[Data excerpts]
····················

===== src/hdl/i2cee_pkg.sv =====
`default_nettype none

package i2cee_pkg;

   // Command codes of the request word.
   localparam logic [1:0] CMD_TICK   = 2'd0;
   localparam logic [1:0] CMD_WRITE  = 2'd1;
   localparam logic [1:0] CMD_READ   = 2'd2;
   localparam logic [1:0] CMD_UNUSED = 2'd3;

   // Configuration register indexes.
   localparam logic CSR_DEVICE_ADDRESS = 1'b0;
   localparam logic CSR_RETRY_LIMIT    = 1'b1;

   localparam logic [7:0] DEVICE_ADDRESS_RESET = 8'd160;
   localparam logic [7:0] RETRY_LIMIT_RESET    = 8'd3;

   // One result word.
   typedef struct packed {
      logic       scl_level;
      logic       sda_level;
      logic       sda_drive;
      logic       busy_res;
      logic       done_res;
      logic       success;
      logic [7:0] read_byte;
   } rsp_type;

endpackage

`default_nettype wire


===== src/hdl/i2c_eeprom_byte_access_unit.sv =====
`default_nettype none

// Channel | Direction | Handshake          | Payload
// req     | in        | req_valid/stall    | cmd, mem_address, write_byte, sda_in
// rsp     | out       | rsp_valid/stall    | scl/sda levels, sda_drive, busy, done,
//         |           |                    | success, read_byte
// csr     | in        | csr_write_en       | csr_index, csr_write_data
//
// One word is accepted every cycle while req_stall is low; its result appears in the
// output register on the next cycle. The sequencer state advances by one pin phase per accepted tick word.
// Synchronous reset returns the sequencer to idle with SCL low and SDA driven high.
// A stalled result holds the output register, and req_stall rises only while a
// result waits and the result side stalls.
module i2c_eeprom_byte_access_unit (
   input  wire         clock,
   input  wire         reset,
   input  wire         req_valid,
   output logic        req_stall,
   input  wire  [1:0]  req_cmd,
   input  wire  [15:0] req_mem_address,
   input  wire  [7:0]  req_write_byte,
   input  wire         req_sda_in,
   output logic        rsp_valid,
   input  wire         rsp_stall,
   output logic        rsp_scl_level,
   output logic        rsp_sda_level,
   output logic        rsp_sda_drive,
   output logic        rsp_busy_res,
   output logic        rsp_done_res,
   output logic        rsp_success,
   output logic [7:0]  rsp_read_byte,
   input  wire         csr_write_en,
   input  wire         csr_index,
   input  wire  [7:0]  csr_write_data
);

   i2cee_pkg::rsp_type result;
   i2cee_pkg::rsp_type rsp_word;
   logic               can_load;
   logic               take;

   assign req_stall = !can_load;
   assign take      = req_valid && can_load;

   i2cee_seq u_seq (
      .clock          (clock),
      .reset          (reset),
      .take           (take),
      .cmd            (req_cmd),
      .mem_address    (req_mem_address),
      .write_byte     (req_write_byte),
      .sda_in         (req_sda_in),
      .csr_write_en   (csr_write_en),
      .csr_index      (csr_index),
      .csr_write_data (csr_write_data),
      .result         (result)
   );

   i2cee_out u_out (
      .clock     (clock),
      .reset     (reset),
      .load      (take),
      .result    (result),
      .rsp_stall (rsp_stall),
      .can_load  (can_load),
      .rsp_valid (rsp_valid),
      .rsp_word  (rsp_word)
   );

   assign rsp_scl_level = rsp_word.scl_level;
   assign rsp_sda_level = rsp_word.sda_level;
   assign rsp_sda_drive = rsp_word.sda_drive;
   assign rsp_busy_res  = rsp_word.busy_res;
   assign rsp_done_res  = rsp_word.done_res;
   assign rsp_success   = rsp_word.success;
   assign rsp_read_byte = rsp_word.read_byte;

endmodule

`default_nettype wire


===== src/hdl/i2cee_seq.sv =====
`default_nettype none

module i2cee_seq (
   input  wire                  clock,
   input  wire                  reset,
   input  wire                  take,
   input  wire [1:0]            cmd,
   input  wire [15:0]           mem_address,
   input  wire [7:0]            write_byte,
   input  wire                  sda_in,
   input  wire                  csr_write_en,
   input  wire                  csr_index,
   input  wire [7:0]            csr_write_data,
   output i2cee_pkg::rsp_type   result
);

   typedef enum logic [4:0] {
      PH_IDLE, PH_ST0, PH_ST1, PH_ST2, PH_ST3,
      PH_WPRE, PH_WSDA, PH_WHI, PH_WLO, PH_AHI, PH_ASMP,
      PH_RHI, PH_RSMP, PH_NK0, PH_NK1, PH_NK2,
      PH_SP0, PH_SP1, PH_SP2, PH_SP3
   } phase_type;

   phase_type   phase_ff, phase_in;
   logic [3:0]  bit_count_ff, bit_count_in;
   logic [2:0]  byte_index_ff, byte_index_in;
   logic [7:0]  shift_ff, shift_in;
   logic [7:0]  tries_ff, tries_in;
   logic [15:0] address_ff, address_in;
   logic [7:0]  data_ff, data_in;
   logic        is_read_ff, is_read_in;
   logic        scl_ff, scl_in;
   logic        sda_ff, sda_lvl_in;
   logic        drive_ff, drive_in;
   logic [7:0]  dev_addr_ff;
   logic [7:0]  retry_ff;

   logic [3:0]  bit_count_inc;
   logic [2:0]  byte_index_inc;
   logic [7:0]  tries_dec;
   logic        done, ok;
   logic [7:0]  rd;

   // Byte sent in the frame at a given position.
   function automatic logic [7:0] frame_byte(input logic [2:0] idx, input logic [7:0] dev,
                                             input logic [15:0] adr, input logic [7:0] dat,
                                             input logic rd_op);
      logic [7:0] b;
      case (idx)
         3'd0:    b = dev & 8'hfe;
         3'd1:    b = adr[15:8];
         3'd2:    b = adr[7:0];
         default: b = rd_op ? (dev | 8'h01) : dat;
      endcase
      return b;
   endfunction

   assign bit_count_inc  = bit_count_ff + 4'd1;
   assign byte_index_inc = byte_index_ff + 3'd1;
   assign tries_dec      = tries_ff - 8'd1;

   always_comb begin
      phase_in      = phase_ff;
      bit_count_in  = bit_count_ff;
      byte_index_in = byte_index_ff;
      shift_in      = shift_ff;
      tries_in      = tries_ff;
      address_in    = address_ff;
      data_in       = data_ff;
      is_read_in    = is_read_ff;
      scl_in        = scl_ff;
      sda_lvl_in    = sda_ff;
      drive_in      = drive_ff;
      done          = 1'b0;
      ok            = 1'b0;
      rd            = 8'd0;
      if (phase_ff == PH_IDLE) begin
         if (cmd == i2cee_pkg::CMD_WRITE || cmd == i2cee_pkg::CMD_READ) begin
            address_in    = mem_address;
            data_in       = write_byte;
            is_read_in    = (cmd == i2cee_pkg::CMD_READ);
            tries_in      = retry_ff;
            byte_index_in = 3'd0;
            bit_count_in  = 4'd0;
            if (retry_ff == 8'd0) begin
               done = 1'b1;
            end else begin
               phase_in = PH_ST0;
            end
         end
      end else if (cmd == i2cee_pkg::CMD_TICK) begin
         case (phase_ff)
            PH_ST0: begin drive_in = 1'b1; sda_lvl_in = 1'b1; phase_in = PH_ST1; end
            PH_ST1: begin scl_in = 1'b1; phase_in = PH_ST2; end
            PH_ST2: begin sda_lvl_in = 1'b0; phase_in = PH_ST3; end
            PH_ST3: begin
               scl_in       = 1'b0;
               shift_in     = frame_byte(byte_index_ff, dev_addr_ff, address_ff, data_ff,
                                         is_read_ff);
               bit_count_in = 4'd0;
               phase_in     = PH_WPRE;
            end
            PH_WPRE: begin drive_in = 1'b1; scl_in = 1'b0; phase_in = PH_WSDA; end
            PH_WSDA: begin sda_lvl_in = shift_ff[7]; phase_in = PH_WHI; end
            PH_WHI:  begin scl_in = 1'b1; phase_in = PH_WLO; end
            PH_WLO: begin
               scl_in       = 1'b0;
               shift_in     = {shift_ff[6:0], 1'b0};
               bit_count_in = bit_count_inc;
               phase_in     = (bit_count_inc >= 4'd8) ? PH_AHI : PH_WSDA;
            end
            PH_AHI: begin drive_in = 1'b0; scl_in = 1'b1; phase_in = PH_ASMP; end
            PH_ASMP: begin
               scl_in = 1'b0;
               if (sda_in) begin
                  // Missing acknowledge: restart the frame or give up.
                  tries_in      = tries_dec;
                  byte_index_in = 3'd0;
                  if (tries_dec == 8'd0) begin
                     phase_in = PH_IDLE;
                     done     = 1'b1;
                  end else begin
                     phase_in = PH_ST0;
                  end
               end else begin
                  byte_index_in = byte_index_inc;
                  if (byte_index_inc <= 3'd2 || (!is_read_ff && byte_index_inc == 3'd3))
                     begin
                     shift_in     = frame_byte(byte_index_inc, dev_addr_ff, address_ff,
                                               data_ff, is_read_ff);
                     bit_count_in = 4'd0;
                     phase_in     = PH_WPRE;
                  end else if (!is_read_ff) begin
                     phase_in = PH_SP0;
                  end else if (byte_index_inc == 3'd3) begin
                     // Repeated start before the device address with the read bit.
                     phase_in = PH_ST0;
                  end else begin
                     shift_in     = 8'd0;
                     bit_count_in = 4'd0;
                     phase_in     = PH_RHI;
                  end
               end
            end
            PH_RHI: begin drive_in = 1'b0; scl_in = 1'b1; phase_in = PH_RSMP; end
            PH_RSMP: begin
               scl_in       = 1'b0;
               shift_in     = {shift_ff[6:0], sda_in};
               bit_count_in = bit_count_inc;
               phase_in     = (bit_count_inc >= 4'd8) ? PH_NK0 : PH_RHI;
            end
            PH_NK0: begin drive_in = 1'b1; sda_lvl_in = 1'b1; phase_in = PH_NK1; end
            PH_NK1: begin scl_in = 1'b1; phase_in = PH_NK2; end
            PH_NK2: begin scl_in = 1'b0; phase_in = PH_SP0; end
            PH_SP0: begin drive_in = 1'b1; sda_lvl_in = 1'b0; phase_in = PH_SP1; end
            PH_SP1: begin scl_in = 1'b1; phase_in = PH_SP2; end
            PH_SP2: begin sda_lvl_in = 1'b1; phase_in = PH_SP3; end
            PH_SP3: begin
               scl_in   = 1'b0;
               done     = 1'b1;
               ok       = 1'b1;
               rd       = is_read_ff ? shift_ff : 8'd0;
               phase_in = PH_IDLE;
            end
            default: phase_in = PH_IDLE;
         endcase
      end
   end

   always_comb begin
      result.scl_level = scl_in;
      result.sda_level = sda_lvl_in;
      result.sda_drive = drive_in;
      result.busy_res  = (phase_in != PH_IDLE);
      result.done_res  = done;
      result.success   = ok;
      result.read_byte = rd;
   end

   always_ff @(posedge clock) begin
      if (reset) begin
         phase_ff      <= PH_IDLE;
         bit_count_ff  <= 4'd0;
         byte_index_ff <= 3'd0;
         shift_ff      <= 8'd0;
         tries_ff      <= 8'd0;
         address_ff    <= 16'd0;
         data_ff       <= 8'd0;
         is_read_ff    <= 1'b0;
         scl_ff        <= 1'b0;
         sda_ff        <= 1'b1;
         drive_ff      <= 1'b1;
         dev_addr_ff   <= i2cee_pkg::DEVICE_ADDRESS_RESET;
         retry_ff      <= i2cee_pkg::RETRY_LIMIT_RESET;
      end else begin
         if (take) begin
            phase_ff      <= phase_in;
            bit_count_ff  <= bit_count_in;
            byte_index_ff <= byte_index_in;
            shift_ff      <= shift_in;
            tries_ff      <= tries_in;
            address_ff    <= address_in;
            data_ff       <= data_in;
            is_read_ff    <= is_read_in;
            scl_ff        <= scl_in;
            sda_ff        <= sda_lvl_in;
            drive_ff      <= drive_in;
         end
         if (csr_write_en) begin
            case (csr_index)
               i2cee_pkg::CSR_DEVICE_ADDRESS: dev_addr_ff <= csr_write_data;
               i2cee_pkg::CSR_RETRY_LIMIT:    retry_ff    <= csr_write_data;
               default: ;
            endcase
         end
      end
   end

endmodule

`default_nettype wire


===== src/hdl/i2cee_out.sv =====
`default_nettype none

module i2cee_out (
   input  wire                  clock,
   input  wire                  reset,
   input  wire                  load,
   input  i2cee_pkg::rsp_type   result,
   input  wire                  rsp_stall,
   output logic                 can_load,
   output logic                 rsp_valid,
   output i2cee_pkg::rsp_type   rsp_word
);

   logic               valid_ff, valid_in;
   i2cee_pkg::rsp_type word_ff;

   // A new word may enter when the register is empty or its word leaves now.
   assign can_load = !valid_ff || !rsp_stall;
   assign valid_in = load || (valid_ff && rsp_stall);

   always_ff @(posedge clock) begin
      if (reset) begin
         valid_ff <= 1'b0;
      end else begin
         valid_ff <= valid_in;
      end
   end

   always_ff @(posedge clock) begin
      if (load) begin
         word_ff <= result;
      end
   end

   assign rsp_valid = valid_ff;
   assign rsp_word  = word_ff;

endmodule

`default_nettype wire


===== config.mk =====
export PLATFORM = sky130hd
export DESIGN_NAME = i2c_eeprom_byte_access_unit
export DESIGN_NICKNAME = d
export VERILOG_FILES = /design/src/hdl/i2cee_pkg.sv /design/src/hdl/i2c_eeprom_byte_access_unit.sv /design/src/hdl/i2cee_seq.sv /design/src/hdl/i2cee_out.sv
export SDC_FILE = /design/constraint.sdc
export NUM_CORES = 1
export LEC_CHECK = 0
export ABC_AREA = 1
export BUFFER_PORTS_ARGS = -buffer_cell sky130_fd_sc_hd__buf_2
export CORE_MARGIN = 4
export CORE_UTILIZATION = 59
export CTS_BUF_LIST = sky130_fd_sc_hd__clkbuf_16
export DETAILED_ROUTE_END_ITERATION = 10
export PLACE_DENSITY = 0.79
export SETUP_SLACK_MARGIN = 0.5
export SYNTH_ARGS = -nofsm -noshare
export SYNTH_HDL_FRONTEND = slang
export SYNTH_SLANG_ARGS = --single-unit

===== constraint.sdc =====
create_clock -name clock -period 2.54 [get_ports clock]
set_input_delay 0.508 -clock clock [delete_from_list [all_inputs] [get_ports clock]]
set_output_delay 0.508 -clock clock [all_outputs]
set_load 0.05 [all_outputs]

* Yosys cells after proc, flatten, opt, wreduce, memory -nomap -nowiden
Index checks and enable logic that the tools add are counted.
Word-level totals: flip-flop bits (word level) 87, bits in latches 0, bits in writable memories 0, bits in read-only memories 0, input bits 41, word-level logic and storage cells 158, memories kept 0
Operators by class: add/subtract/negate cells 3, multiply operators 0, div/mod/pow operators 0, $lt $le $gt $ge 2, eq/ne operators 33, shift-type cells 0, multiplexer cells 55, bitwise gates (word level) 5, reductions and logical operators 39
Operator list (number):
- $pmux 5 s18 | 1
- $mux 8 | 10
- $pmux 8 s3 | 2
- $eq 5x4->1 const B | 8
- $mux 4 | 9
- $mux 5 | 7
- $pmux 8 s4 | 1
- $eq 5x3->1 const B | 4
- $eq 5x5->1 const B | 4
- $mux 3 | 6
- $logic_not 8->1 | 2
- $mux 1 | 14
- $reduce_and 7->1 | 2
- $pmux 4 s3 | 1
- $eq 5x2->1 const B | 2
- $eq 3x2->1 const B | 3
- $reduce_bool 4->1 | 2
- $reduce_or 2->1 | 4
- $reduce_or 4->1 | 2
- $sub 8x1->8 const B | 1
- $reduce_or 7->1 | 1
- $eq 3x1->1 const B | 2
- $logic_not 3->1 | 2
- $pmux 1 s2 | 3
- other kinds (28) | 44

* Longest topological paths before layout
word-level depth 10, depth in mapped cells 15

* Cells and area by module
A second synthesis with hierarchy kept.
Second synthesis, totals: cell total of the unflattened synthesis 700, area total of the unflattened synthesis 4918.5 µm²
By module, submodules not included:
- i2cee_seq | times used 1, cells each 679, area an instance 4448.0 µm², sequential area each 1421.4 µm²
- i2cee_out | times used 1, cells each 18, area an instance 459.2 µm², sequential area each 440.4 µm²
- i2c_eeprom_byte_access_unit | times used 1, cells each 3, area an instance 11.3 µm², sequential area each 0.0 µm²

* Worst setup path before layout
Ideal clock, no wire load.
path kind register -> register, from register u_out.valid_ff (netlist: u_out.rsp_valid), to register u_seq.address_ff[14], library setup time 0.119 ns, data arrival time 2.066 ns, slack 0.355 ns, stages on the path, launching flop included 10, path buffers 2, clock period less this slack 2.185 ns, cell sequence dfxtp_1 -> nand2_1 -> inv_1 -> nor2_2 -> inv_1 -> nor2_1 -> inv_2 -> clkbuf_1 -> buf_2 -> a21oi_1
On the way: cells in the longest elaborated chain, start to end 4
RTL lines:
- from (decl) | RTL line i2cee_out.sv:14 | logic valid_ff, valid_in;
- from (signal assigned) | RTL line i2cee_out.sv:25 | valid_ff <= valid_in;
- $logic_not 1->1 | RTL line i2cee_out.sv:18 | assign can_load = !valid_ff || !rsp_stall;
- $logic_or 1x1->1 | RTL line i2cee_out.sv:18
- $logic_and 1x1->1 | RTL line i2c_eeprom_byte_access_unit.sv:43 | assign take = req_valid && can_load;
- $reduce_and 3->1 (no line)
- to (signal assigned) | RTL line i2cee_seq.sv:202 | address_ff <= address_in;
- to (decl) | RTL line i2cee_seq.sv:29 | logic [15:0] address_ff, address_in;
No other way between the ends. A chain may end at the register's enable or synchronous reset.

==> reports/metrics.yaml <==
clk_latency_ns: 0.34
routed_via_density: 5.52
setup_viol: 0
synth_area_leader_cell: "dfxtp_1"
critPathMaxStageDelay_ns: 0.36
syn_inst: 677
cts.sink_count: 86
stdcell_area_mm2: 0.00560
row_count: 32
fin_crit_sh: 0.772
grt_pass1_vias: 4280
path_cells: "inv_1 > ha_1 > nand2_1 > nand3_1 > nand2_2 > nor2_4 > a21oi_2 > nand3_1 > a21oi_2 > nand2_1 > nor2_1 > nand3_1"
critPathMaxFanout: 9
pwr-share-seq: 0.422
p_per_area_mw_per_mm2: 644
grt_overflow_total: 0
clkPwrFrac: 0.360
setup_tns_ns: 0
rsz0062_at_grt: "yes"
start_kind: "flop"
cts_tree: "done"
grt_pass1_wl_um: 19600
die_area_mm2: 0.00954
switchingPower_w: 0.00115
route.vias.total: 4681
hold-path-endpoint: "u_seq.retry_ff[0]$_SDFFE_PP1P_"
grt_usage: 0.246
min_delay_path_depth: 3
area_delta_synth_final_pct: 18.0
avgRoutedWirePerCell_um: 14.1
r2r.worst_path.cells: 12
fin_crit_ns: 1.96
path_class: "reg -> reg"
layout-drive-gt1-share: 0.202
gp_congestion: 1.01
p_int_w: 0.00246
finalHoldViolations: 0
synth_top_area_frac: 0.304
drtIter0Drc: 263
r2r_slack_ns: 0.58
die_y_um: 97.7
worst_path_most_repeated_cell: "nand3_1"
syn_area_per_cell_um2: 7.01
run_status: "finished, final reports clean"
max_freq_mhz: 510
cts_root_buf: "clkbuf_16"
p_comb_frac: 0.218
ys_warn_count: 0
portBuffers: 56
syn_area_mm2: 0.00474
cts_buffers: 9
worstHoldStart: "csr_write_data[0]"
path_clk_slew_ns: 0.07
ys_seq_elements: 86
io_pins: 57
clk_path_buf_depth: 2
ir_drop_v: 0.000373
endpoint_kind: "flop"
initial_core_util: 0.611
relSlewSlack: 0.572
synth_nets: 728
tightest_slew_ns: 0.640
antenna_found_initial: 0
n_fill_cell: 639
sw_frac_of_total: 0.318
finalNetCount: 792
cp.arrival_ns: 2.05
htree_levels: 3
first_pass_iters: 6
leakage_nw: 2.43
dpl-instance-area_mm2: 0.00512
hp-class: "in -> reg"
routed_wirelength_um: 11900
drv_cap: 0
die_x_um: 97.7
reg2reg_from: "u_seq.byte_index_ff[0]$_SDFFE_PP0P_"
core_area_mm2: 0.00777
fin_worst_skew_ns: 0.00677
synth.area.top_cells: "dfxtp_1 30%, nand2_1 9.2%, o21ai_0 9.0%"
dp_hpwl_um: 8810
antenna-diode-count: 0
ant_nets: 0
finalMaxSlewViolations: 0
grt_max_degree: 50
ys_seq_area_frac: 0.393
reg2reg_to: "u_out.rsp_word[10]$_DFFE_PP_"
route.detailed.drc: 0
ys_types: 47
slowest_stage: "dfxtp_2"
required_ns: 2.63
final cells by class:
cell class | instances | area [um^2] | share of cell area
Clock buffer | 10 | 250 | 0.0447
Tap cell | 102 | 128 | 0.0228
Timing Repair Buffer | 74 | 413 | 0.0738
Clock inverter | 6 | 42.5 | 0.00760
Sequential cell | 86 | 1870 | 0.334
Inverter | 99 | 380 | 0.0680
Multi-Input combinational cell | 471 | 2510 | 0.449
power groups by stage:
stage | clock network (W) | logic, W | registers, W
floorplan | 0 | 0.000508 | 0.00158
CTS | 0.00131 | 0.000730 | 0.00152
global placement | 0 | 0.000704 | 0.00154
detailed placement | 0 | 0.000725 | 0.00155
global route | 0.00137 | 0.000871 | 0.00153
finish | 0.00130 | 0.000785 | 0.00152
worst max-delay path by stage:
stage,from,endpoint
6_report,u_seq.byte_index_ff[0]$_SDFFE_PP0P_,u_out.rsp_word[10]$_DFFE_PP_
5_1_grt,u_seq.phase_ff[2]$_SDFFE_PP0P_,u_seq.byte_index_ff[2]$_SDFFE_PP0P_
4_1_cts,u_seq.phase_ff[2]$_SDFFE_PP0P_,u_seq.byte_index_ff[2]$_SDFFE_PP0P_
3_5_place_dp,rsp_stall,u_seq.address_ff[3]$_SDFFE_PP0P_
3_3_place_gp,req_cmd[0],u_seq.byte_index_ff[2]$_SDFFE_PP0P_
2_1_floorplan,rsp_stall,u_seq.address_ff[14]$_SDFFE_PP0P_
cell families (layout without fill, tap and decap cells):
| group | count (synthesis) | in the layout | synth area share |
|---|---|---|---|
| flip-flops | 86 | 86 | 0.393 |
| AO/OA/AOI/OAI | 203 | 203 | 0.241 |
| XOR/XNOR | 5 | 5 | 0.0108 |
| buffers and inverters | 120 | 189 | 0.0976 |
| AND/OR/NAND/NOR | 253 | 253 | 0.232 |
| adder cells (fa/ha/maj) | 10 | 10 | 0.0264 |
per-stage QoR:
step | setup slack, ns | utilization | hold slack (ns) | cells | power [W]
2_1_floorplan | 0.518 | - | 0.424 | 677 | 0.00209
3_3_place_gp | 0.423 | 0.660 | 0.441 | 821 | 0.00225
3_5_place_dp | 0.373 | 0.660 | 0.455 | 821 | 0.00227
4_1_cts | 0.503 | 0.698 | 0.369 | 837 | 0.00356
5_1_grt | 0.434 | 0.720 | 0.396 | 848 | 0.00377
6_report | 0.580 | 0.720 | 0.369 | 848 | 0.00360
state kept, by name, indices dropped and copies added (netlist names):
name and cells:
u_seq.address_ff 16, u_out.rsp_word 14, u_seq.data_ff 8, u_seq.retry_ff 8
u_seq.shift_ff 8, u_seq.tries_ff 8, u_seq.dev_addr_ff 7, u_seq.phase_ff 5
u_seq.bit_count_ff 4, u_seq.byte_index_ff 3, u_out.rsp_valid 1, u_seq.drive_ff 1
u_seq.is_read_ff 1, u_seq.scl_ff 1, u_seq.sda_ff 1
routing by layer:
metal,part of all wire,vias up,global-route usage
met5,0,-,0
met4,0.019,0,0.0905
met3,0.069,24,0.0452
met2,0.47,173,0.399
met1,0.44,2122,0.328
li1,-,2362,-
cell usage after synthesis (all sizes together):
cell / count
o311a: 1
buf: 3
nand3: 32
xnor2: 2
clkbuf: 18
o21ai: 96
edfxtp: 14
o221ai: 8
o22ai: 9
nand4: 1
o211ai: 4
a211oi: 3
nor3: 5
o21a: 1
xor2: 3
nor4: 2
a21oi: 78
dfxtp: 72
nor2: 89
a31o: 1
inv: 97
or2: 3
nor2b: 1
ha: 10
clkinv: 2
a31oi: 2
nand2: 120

····················

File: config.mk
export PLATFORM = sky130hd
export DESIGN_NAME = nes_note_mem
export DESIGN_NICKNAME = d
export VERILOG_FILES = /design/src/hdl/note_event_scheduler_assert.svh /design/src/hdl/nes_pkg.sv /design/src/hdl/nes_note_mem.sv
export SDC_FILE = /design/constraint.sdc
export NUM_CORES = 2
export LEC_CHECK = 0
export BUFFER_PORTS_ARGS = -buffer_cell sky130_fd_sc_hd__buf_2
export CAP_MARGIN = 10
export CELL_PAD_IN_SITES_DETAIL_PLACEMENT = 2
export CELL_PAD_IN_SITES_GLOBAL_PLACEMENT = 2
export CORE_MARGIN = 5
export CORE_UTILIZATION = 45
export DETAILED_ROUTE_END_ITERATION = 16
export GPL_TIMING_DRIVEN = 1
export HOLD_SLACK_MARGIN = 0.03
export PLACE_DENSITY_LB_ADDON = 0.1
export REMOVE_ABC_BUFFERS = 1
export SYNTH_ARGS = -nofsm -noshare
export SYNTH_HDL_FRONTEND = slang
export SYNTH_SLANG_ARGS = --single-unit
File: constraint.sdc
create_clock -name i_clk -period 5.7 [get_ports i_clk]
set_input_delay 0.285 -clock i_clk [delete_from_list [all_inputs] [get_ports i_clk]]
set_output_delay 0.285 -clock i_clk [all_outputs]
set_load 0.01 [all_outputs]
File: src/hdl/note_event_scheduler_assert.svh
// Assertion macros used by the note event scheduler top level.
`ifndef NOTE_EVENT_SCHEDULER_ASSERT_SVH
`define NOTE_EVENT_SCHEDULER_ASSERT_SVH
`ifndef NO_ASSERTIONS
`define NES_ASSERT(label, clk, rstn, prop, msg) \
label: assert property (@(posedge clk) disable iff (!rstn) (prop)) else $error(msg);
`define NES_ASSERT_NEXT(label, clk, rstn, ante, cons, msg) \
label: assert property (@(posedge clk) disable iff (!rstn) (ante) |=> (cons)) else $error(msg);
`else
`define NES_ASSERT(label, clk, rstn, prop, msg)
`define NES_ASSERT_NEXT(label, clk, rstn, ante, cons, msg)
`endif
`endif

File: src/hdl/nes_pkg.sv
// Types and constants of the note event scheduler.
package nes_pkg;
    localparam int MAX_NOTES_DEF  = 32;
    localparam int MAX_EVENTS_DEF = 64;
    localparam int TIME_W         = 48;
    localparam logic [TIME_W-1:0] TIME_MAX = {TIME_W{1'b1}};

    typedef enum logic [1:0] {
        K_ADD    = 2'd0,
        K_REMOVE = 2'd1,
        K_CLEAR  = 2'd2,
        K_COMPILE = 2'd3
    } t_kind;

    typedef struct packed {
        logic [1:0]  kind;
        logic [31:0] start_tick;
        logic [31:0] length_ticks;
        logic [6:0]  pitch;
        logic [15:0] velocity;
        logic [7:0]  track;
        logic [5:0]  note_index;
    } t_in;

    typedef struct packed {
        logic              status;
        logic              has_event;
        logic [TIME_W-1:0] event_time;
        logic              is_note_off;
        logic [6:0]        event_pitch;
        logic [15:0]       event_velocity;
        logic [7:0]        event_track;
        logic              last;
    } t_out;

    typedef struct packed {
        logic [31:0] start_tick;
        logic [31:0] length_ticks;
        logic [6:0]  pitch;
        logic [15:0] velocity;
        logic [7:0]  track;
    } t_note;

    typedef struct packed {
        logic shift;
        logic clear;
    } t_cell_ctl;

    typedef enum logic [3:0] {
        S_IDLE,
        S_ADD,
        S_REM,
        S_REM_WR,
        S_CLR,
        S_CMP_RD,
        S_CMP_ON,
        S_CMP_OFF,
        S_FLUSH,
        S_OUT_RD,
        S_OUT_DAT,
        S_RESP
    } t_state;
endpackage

····················

Problem to work on =
Extract every line containing the string "constraint" from the data above.

Answer to this problem =
export SDC_FILE = /design/constraint.sdc
===== constraint.sdc =====
export SDC_FILE = /design/constraint.sdc
File: constraint.sdc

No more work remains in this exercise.